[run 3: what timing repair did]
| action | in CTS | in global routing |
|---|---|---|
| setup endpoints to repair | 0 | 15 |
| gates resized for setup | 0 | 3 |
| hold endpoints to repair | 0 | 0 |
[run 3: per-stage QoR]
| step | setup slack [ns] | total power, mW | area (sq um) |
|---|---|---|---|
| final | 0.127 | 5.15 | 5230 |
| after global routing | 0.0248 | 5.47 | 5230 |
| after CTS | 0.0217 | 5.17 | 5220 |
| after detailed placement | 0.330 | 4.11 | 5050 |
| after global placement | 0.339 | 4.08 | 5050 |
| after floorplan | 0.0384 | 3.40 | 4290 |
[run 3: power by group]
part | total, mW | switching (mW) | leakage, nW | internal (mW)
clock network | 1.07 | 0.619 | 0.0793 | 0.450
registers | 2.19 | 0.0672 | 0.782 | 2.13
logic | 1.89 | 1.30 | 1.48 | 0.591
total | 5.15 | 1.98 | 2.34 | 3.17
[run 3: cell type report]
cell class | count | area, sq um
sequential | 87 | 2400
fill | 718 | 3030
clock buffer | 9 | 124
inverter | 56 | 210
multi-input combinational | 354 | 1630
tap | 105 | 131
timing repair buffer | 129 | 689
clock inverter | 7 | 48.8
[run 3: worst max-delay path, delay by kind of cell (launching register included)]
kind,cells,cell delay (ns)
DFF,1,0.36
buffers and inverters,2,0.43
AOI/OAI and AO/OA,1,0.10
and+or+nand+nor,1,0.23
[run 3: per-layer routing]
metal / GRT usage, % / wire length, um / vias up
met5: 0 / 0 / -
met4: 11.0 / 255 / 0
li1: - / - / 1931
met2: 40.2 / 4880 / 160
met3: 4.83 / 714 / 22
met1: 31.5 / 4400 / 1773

------------------------------------------------

=== Work required ===
Only a number is expected here: the count of lines with the string "endpoints" in the material above.

=== Result of the task ===
2